Everyone occasionally feels depressed. However, depression is more than that, it is a prevalent mental illness. While depressive episodes may eventually go away on their own, it may consume months of discomfort, sadness, and indifference in life. This can be highly expensive for oneself, one's relationships, and one's career. There is a lot of data to suggest that future episodes of greater intensity are more likely to occur the longer a depressed episode lasts.
Treatment is beneficial for any episode of depression that lasts more than two weeks, and the sooner treatment is started, the better. The best chance of achieving complete symptom remission and avoiding relapse or recurrence is with early treatment.
Antidepressant drugs, neuromodulation, psychotherapy, and lifestyle changes are the four basic treatment options and each one targets a different aspect of the disease.
Drugs can treat depression's symptoms, but they cannot make it go away. Many things, including how we handle stress and how we respond to unpleasant events and thoughts, can contribute to major depression. Psychotherapy aims to address the mental and emotional processes that underlie depression. People who are depressed can learn about their beliefs, emotions, and thoughts through psychotherapy. It aids individuals in pinpointing the issues that either start or feed their sadness.
Therapy helps people reclaim control of their lives by guiding them toward reestablishing their sources of joy. Additionally, it aids in the development of strong coping mechanisms, which are crucial for both treating an existing episode of depression and averting further ones.
The therapist actively assists patients in cognitive behavioural therapy (CBT) in recognising and challenging the harmful thought patterns that contribute to their low mood.
The therapist also assists patients in analysing what transpires when they start to feel emotionally overwhelmed by outside events or their own thoughts, and the two of them jointly explore coping mechanisms, including meditation and thinking differently.
According to studies, 12 to 16 weeks of weekly sessions in a therapist's office are necessary to notice the effects of CBT. CBT is particularly effective at preventing depression recurrence.
Neurotransmitters can be increased or decreased, substituted for other neurotransmitters, or their receptors can be controlled by antidepressant drugs like SSRIs (selective serotonin reuptake inhibitors, the most well-known of which is Prozac).
According to studies, symptoms improve in 40 to 60 percent of people taking an antidepressant after six to eight weeks. Following remission, treatment should be continued for another four to nine months, according to care standards.
When several different types of drugs, both alone and in different combinations, fail to meaningfully relieve symptoms or produce unbearable side effects, depression is deemed treatment-resistant.
In controlled settings, the long-used anaesthetic ketamine is increasingly utilised to treat treatment-resistant depression. It is very fast-acting and relieves symptoms within hours of being infused intravenously in carefully titrated dosages over the course of hours. In around 50% of patients, the effects of a single infusion last for days or a few weeks.

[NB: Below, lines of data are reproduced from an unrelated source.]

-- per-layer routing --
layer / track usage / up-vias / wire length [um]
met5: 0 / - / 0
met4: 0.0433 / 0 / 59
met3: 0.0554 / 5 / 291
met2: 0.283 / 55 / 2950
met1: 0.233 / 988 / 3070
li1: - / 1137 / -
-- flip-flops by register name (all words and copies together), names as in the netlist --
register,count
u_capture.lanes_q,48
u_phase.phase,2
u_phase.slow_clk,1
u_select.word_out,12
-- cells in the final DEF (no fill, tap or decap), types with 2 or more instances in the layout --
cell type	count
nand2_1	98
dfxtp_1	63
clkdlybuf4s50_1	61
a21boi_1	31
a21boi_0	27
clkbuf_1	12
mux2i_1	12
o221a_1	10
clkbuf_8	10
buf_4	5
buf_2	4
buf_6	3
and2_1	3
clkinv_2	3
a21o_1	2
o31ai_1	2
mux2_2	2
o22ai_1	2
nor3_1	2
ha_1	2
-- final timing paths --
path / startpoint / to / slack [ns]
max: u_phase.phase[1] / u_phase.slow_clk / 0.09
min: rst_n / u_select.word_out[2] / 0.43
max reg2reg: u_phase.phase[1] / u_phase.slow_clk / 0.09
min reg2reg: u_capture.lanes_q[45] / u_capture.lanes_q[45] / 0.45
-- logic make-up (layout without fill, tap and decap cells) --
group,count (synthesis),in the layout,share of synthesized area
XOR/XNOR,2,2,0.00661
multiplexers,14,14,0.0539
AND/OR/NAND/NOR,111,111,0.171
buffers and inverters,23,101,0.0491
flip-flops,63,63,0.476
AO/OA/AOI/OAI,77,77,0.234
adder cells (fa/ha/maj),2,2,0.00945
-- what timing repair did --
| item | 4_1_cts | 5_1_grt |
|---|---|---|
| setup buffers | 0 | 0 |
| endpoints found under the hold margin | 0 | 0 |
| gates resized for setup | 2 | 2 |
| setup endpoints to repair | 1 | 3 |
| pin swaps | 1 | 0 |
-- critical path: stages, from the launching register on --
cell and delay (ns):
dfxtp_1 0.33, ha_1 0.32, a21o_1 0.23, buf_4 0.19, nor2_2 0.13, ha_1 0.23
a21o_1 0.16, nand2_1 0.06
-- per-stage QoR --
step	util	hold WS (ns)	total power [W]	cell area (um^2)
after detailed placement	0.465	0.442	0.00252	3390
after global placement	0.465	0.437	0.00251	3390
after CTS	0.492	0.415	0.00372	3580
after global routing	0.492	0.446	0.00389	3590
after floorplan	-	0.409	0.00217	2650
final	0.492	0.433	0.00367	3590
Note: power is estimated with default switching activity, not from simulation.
### config.mk
export PLATFORM = sky130hd
export DESIGN_NAME = fifo_win_chan
export DESIGN_NICKNAME = d
export VERILOG_FILES = /design/src/rtl/fifo_win_pkg.sv /design/src/rtl/fifo_win_store.sv /design/src/rtl/fifo_win_ctrl.sv /design/src/rtl/fifo_win_chan.sv
export SDC_FILE = /design/constraint.sdc
export NUM_CORES = 1
export LEC_CHECK = 0
export ABC_AREA = 1
export BUFFER_PORTS_ARGS = -buffer_cell sky130_fd_sc_hd__buf_4
export CAP_MARGIN = 20
export CORE_MARGIN = 3
export CORE_UTILIZATION = 40
export CTS_CLUSTER_DIAMETER = 40
export DETAILED_ROUTE_END_ITERATION = 12
export PLACE_DENSITY = 0.6
export REMOVE_ABC_BUFFERS = 1
export SETUP_SLACK_MARGIN = 0.2
export SYNTH_ARGS = -nofsm -noshare
export SYNTH_HDL_FRONTEND = slang
export SYNTH_SLANG_ARGS = --single-unit
### constraint.sdc
create_clock -name clk -period 5.8 [get_ports clk]
set_input_delay 1.45 -clock clk [delete_from_list [all_inputs] [get_ports clk]]
set_output_delay 1.45 -clock clk [all_outputs]
set_load 0.1 [all_outputs]
### src/rtl/nsg_seq.sv
module nsg_seq
  import nsg_pkg::*;
#(
  parameter int CNT_W = 4,
  parameter int LOW_W = 6,
  parameter int DLY_W = 2,
  parameter int LEN_W = 8
) (
  input  logic             clk_i,
  input  logic             rst_ni,
  input  logic             start_i,
  input  logic             rd_i,
  input  logic [LEN_W-1:0] len_i,
  input  logic [LOW_W-1:0] low_m1_i,
  input  logic [DLY_W-1:0] dly_i,
  input  logic [CNT_W-1:0] twh_i,
  input  logic [CNT_W-1:0] twst_i,
  input  logic             pend_any_i,
  output logic             busy_o,
  output logic             rise_o,
  output logic [LEN_W-1:0] idx_o,
  output logic [DLY_W-1:0] dly_o,
  output logic             re_no,
  output logic             we_no,
  output logic             done_o
);
  seq_state_e       state_q;
  logic [LOW_W-1:0] cnt_q, low_m1_q;
  logic [CNT_W-1:0] twh_q;
  logic [DLY_W-1:0] dly_q;
  logic [LEN_W-1:0] byte_q, last_q;
  logic             is_rd_q, re_q, we_q, done_q;

  always_ff @(posedge clk_i or negedge rst_ni) begin
    if (!rst_ni) begin
      state_q  <= ST_IDLE;
      cnt_q    <= '0;
      low_m1_q <= '0;
      twh_q    <= '0;
      dly_q    <= '0;
      byte_q   <= '0;
      last_q   <= '0;
      is_rd_q  <= 1'b0;
      re_q     <= 1'b1;
      we_q     <= 1'b1;
      done_q   <= 1'b0;
    end else begin
      done_q <= 1'b0;
      unique case (state_q)
        ST_IDLE: if (start_i) begin
          is_rd_q  <= rd_i;
          low_m1_q <= rd_i ? low_m1_i : LOW_W'(twst_i);
          cnt_q    <= rd_i ? low_m1_i : LOW_W'(twst_i);
          twh_q    <= twh_i;
          dly_q    <= dly_i;
          last_q   <= len_i;
          byte_q   <= '0;
          re_q     <= ~rd_i;
          we_q     <= rd_i;
          state_q  <= ST_LO;
        end
        ST_LO: begin
          if (cnt_q == '0) begin
            re_q    <= 1'b1;
            we_q    <= 1'b1;
            cnt_q   <= LOW_W'(twh_q);
            state_q <= ST_HI;
          end else begin
            cnt_q <= cnt_q - LOW_W'(1);
          end
        end
        ST_HI: begin
          if (cnt_q == '0) begin
            if (byte_q == last_q) begin
              state_q <= ST_DRAIN;
            end else begin
              byte_q  <= byte_q + LEN_W'(1);
              cnt_q   <= low_m1_q;
              re_q    <= ~is_rd_q;
              we_q    <= is_rd_q;
              state_q <= ST_LO;
            end
          end else begin
            cnt_q <= cnt_q - LOW_W'(1);
          end
        end
        ST_DRAIN: if (!pend_any_i) begin
          done_q  <= 1'b1;
          state_q <= ST_IDLE;
        end
        default: state_q <= ST_IDLE;
      endcase
    end
  end

  assign busy_o = (state_q != ST_IDLE);
  assign rise_o = (state_q == ST_LO) && (cnt_q == '0) && is_rd_q;
  assign idx_o  = byte_q;
  assign dly_o  = dly_q;
  assign re_no  = re_q;
  assign we_no  = we_q;
  assign done_o = done_q;

  AST_STROBE_EXCL: assert property (@(posedge clk_i) disable iff (!rst_ni)
    re_q || we_q) else $error("strobes both low");
  AST_IDLE_HIGH: assert property (@(posedge clk_i) disable iff (!rst_ni)
    (state_q == ST_IDLE) |-> (re_q && we_q)) else $error("strobe low while idle");
  AST_DONE_PULSE: assert property (@(posedge clk_i) disable iff (!rst_ni)
    done_q |=> !done_q) else $error("done longer than one cycle");
  AST_LO_HOLD: assert property (@(posedge clk_i) disable iff (!rst_ni)
    (state_q == ST_LO && cnt_q != '0) |=> (state_q == ST_LO && $stable(re_q))) else $error("low phase cut short");
  AST_FIELDS_HELD: assert property (@(posedge clk_i) disable iff (!rst_ni)
    (state_q != ST_IDLE) |=> (state_q == ST_IDLE) || ($stable(low_m1_q) && $stable(twh_q) && $stable(last_q))) else $error("fields changed mid burst");
endmodule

In order to develop new neural activity patterns that increase mental and behavioural flexibility, neuromodulation aims to enhance neuroplasticity and jump-start the formation of new nerve connections.
According to studies, the devices can considerably enhance mood and memory over time. Elite athletes and others searching for a performance edge are now buying knockoff gadgets; they undergo a session of stimulation prior to training.

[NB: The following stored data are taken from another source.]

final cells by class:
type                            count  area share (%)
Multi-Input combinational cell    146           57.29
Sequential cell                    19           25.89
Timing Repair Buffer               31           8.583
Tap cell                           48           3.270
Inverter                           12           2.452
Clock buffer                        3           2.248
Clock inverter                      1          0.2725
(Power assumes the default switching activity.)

Which treatment to opt for and when?
Experts generally agree that mild depression responds to psychotherapy without the use of medicines, such as cognitive and behavioural therapy (CBT). The best treatment for more severe depression is a mix of medication and psychotherapy. The type of depression that antidepressant medications work best against is moderate to severe, chronic depression. Sometimes the decision to continue pharmacological therapy is made by adverse effects, such as nausea, weight gain, agitation, insomnia, decrease of sex drive, and trouble eliciting orgasm. When all symptoms go completely and patients report being able to function as well as or better than they did prior to becoming ill, treatment has been successful.

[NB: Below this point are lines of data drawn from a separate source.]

[src/rtl/tau_pkg.sv]
package tau_pkg;
  typedef logic signed [15:0] temp_t;

  localparam int ST_W     = 10;
  localparam int OT_BIT   = 8;
  localparam int TEMP_BIT = 9;

  localparam logic [3:0] A_MODE  = 4'd0;
  localparam logic [3:0] A_TUP   = 4'd1;
  localparam logic [3:0] A_TLO   = 4'd2;
  localparam logic [3:0] A_OUP   = 4'd3;
  localparam logic [3:0] A_OLO   = 4'd4;
  localparam logic [3:0] A_STAT  = 4'd5;
  localparam logic [3:0] A_MASK  = 4'd6;
  localparam logic [3:0] A_EN    = 4'd7;
  localparam logic [3:0] A_DIS   = 4'd8;
  localparam logic [3:0] A_SUPEN = 4'd9;

  // hysteresis step: set at or above upper, release strictly below lower
  function automatic logic hyst_step(logic act, temp_t v, temp_t up, temp_t lo);
    if (!act) return (v >= up);
    else      return !(v < lo);
  endfunction

  // window: outside the closed band [lo, up]
  function automatic logic win_out(temp_t v, temp_t up, temp_t lo);
    return (v > up) || (v < lo);
  endfunction
endpackage

[src/rtl/tau_cmp.sv]
module tau_cmp
  import tau_pkg::*;
(
  input  logic  clk,
  input  logic  rst_n,
  input  logic  strobe,
  input  temp_t value,
  input  temp_t upper,
  input  temp_t lower,
  input  logic  hyst_mode,
  output logic  active
);
  logic next_act;

  always_comb begin
    if (hyst_mode) next_act = hyst_step(active, value, upper, lower);
    else           next_act = win_out(value, upper, lower);
  end

  always_ff @(posedge clk or negedge rst_n) begin
    if (!rst_n)      active <= 1'b0;
    else if (strobe) active <= next_act;
  end
endmodule

[src/rtl/tau_supply.sv]
module tau_supply #(
  parameter int NGRP = 5,
  parameter int GCH  = 4
) (
  input  logic [NGRP*GCH-1:0] cmp,
  input  logic [NGRP*GCH-1:0] en,
  output logic [NGRP-1:0]     grp
);
  for (genvar g = 0; g < NGRP; g++) begin : g_grp
    assign grp[g] = |(cmp[g*GCH +: GCH] & en[g*GCH +: GCH]);
  end
endmodule

[src/rtl/tau_irq.sv]
module tau_irq #(
  parameter int SW = 10
) (
  input  logic          clk,
  input  logic          rst_n,
  input  logic [SW-1:0] src,
  input  logic [SW-1:0] clr,
  input  logic [SW-1:0] en_set,
  input  logic [SW-1:0] dis_set,
  output logic [SW-1:0] status,
  output logic [SW-1:0] mask,
  output logic          irq
);
  logic [SW-1:0] pending;

  always_ff @(posedge clk or negedge rst_n) begin
    if (!rst_n) begin
      status <= '0;
      mask   <= '1;
    end else begin
      status <= (status & ~clr) | src;
      mask   <= (mask | dis_set) & ~en_set;
    end
  end

  assign pending = status & ~mask;
  assign irq     = |pending;
endmodule

[src/rtl/thermal_alarm_unit.sv]
module thermal_alarm_unit
  import tau_pkg::*;
#(
  parameter int NGRP = 5,
  parameter int GCH  = 4
) (
  input  logic                clk,
  input  logic                rst_n,
  input  logic                meas_valid,
  input  logic [15:0]         meas_value,
  input  logic [NGRP*GCH-1:0] sup_cmp,
  input  logic                reg_wr,
  input  logic [3:0]          reg_addr,
  input  logic [31:0]         reg_wdata,
  output logic [31:0]         reg_rdata,
  output logic                irq
);
  localparam int SUPW = NGRP * GCH;

  logic [1:0]    mode_q;
  temp_t         t_up, t_lo, o_up, o_lo;
  logic [SUPW-1:0] supen_q;
  logic          temp_act, ot_act;
  logic [NGRP-1:0] sup_grp;
  logic [ST_W-1:0] src, clr, en_set, dis_set, status, mask;

  // register writes
  always_ff @(posedge clk or negedge rst_n) begin
    if (!rst_n) begin
      mode_q  <= 2'b11;
      t_up    <= 16'sh2A80;
      t_lo    <= 16'sh2580;
      o_up    <= 16'sh3700;
      o_lo    <= 16'sh3200;
      supen_q <= '0;
    end else if (reg_wr) begin
      case (reg_addr)
        A_MODE:  mode_q  <= reg_wdata[1:0];
        A_TUP:   t_up    <= reg_wdata[15:0];
        A_TLO:   t_lo    <= reg_wdata[15:0];
        A_OUP:   o_up    <= reg_wdata[15:0];
        A_OLO:   o_lo    <= reg_wdata[15:0];
        A_SUPEN: supen_q <= reg_wdata[SUPW-1:0];
        default: ;
      endcase
    end
  end

  tau_cmp u_ot (
    .clk(clk), .rst_n(rst_n), .strobe(meas_valid), .value(meas_value),
    .upper(o_up), .lower(o_lo), .hyst_mode(mode_q[0]), .active(ot_act)
  );

  tau_cmp u_temp (
    .clk(clk), .rst_n(rst_n), .strobe(meas_valid), .value(meas_value),
    .upper(t_up), .lower(t_lo), .hyst_mode(mode_q[1]), .active(temp_act)
  );

  tau_supply #(.NGRP(NGRP), .GCH(GCH)) u_sup (
    .cmp(sup_cmp), .en(supen_q), .grp(sup_grp)
  );

  always_comb begin
    src = '0;
    src[NGRP-1:0]  = sup_grp;
    src[OT_BIT]    = ot_act;
    src[TEMP_BIT]  = temp_act;
  end

  assign clr     = (reg_wr && reg_addr == A_STAT) ? reg_wdata[ST_W-1:0] : '0;
  assign en_set  = (reg_wr && reg_addr == A_EN)   ? reg_wdata[ST_W-1:0] : '0;
  assign dis_set = (reg_wr && reg_addr == A_DIS)  ? reg_wdata[ST_W-1:0] : '0;

  tau_irq #(.SW(ST_W)) u_irq (
    .clk(clk), .rst_n(rst_n), .src(src), .clr(clr), .en_set(en_set),
    .dis_set(dis_set), .status(status), .mask(mask), .irq(irq)
  );

  // combinational read
  always_comb begin
    reg_rdata = '0;
    case (reg_addr)
      A_MODE:  reg_rdata[1:0]      = mode_q;
      A_TUP:   reg_rdata[15:0]     = t_up;
      A_TLO:   reg_rdata[15:0]     = t_lo;
      A_OUP:   reg_rdata[15:0]     = o_up;
      A_OLO:   reg_rdata[15:0]     = o_lo;
      A_STAT:  reg_rdata[ST_W-1:0] = status;
      A_MASK:  reg_rdata[ST_W-1:0] = mask;
      A_SUPEN: reg_rdata[SUPW-1:0] = supen_q;
      default: ;
    endcase
  end
endmodule

[config.mk]
export PLATFORM = sky130hd
export DESIGN_NAME = thermal_alarm_unit
export DESIGN_NICKNAME = d
export VERILOG_FILES = /design/src/rtl/tau_pkg.sv /design/src/rtl/tau_cmp.sv /design/src/rtl/tau_supply.sv /design/src/rtl/tau_irq.sv /design/src/rtl/thermal_alarm_unit.sv
export SDC_FILE = /design/constraint.sdc
export NUM_CORES = 1
export LEC_CHECK = 0
export BUFFER_PORTS_ARGS = -buffer_cell sky130_fd_sc_hd__buf_2
export CAP_MARGIN = 5
export CORE_UTILIZATION = 55
export DETAILED_ROUTE_END_ITERATION = 8
export MAX_ROUTING_LAYER = met4
export PLACE_DENSITY = 0.78
export SLEW_MARGIN = 15
export SYNTH_ARGS = -nofsm -noshare
export SYNTH_HDL_FRONTEND = slang
export SYNTH_HIERARCHICAL = 1
export SYNTH_SLANG_ARGS = --single-unit
export TNS_END_PERCENT = 5
[constraint.sdc]
create_clock -name clk -period 3 [get_ports clk]
set_input_delay 0 -clock clk [delete_from_list [all_inputs] [get_ports clk]]
set_output_delay 0 -clock clk [all_outputs]
set_load 0.02 [all_outputs]
==> out/qor.csv <==
stage,metric,value,unit
outcome,status,completed,
setup_path,worstPathArrival,2.77,ns
synthesis,yosys.area_share.xor_xnor,0,
sta,setup_violations,0,
clock_network,cts_tree,yes,
detailed_routing,antenna_left,0,
floorplan,rows,41,
sta,drv_slew,0,
detailed_routing,drt_iter0_markers,573,
synthesis,netlist.area_leader.share,0.2794,
floorplan,io_pins,109,
power_and_ir_drop,p_leak,0.003876,uW
run,cap_violations,0,
grt,grt_pass1_vias,5576,
clock_network,cts_buffers,9,
finish,final_cell_mix,"mux2_2, buf_2, dfrtp_1, inv_1, ha_1",
place,dp.cells,924,
finish,nFillCells,1005,
setup_path,end_kind,register,
setup_path,cp.required,3.23,ns
clock_network,htreeDepth,3,
synthesis,synth_area,7166,sq um
sta,period_share,0.8470,
synthesis,synth_edf_count,0,
min_path,hold_class,input port to register,
clock_network,cts_num_sinks,108,
grt,track_usage,0.3210,
finish,layout_commonest_cell,mux2_2,
synthesis,ys_warn_count,6,
synthesis,synth-simple-area-share,0.1486,
clock_network,clockBufferDepth,2,
sta,period_minus_slack,2.541,ns
clock_network,post_cts_buffers,0,
sta,slew_headroom,0.4761,
detailed_routing,post-route-drc-count,0,
clock_network,cts_resized,0,
place,portBuffers,84,
floorplan,coreArea,12670,sq um
synthesis,yosysTopAreaCell,dfrtp_1,
detailed_routing,viasPerCell,6.160,
sta,hold_violations,0,
sta,setup_tns,0,ns
setup_path,startpoint_type,register,
sta,worst_pin_slew,0.7858,ns
synthesis,synthFlopType,dfrtp_1,
detailed_routing,num_vias,5926,
floorplan,die_h,116.1,um
power_and_ir_drop,vdd_drop_max,0.0003891,V
synthesis,post_synth_inst_count,679,
finish,final_cells,962,
synthesis,synth_top_family_by_area,multiplexers,
clock_network,clk_pin_slew,0.07,ns
detailed_routing,totalWireLength,20.10,mm
synthesis,yosys.area_share.adder,0.1083,
finish,drive_gt1_frac,0.3257,
synthesis,seq_area_frac_synth,0.3820,
detailed_routing,wire_per_inst,20.90,um
grt,grt_max_degree,87,
grt,grt-ovfl-total,0,
clock_network,clk_latency,0.36,ns
floorplan,die_width,116.1,um
finish,syn_to_final_growth,14.68,%
synthesis,synth_compound_area_frac,0.1182,
place,place.gp.congestion,0.9587,
synthesis,ys_ff_latch,108,
synthesis,syn_avg_cell_area,10.55,sq um
clock_network,clockRootBuffer,clkbuf_16,
synthesis,synth.mux.area_fraction,0.1673,
grt,antenna_found_initial,1,
grt,grt_pass1_wl,30.90,mm
finish,final_nets,922,
setup_path,critPathMaxFanout,4,
power_and_ir_drop,cellPowerDensity,590.2,nW/um^2
detailed_routing,drtPass1Iterations,6,
synthesis,yosys-top-cells-area,"dfrtp_1, mux2_2, ha_1, dfstp_2, inv_1",
place,hpwl,14.63,mm
sta,rsz0062_at_grt,no,
clock_network,holdBufCountCts,21,
floorplan,start_util,0.5655,
sta,finClkSkew,0.008709,ns
place,placed_area,7697,sq um
finish,final_area,8218,sq um
synthesis,async_flop_share,1.000,
setup_path,criticalPathCategory,register to register,
floorplan,die_area,13490,sq um
synthesis,synth.distinct_cells,61,
sta,fmax,393.5,MHz
==> synthesized netlist by cell type (9+ instances only) <==
| library cell | n |
|---|---|
| a21oi_1 | 22 |
| a22oi_1 | 22 |
| a32oi_1 | 14 |
| and2_1 | 34 |
| buf_4 | 17 |
| dfrtp_1 | 80 |
| dfstp_2 | 28 |
| ha_1 | 62 |
| inv_1 | 76 |
| mux2_2 | 96 |
| nand2_1 | 27 |
| nor2_1 | 35 |
| o221ai_1 | 9 |
==> registers in the layout (all words and copies together), names as in the netlist <==
register	count
u_irq/status	10
t_lo	16
u_irq/mask	10
o_up	16
t_up	16
supen_q	20
u_ot/active	1
u_temp/active	1
mode_q	2
o_lo	16
==> through the flow <==
step / power (uW) / hold WS (ns) / setup slack [ns] / utilization
detailed placement: 3550 / 0.2390 / 0.4843 / 0.6075
CTS: 4817 / 0.001023 / 0.4652 / 0.6481
floorplan: 3042 / -0.2956 / 0.7604 / -
finish: 4850 / 0.003685 / 0.4589 / 0.6486
global route: 5087 / 0.01231 / 0.2704 / 0.6486
global placement: 3463 / 0.2311 / 0.5993 / 0.6075
==> per-layer routing <==
metal  GRT usage  vias to the layer above  share of wire
met3     0.06487                       35          0.083
li1            -                     2645              -
met2      0.4770                      312           0.46
met5           -                        -              0
met1      0.4312                     2934           0.43
met4      0.1282                        0          0.026
==> power breakdown <==
group	internal (uW)	switching, uW	leakage (uW)
logic	681	762	0.00250
registers	1840	326	0.00124
clock network	673	565	0.000138
total	3200	1650	0.00388
==> critical path, stage by stage, from the launching register on <==
cell	delay (ns)
dfstp_2	0.57
inv_1	0.05
ha_1	0.30
nand4_2	0.16
nor4_2	0.33
o21ai_1	0.11
nand3_1	0.10
mux2_1	0.35
nor4b_1	0.33
nor4_1	0.11
==> cell type report <==
cell class	instances	area, sq um	area share
sequential	108	2738	0.3331
inverter	77	289.0	0.03517
tap	172	215.2	0.02619
timing repair buffer	117	726.9	0.08846
antenna	1	2.502	0.0003045
clock buffer	11	242.7	0.02954
clock inverter	5	61.31	0.007460
multi-input combinational	471	3943	0.4798
==> path summary, 6_finish.rpt <==
check | from | to | slack [ns] | cells after the start
worst max-delay path | t_up[13] | u_temp/active | 0.46 | 9
worst min-delay path | sup_cmp[9] | u_irq/status[2] | 0.004 | 4
worst max register to register | t_up[13] | u_temp/active | 0.46 | 9
worst min register to register | u_irq/mask[1] | u_irq/mask[1] | 0.51 | 2
max in group asynchronous | rst_n | o_up[13] | 1.99 | 3
min in group asynchronous | rst_n | t_up[4] | 0.25 | 2
==> kinds of logic after synthesis <==
kind of cell	count (synthesis)
other	1
buffers and inverters	114
AO/OA/AOI/OAI	116
flip-flops	108
AND/OR/NAND/NOR	173
multiplexers	105
adder cells (fa/ha/maj)	62
No activity file was read; power rests on OpenSTA's default activity.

Making lifestyle adjustments can be crucial for overcoming depression. Because sleep is so crucial for feeling good and has an impact on every system of the body and brain, it is among the most important healthy habits to promote. By itself, consistent sleep patterns improve body metabolism and lower the risk of cardiovascular disease, which is linked to depression. It's also critical to limit exposure to instances of abuse and neglect.
While a therapist can offer assistance, patients can also implement behavioural activation as a proven method of depression relief.
Maintaining social interaction, even if it’s very difficult at the moment, is a significant source of comfort since it physiologically helps to reduce stress reactivity and counteracts the depressing nature of depression by offering a source of enjoyment.
Studies repeatedly demonstrate that depressed symptoms can be alleviated by an anti-inflammatory and metabolically functioning diet, frequent exercise, sun exposure, social support and companionship, sleep, and sex. One of the best ways to activate neuroplasticity—the escape route from depression—is through exercise. Because depression saps people's motivation and stamina, experts emphasise that it is crucial to start somewhere—doing anything is better than doing nothing.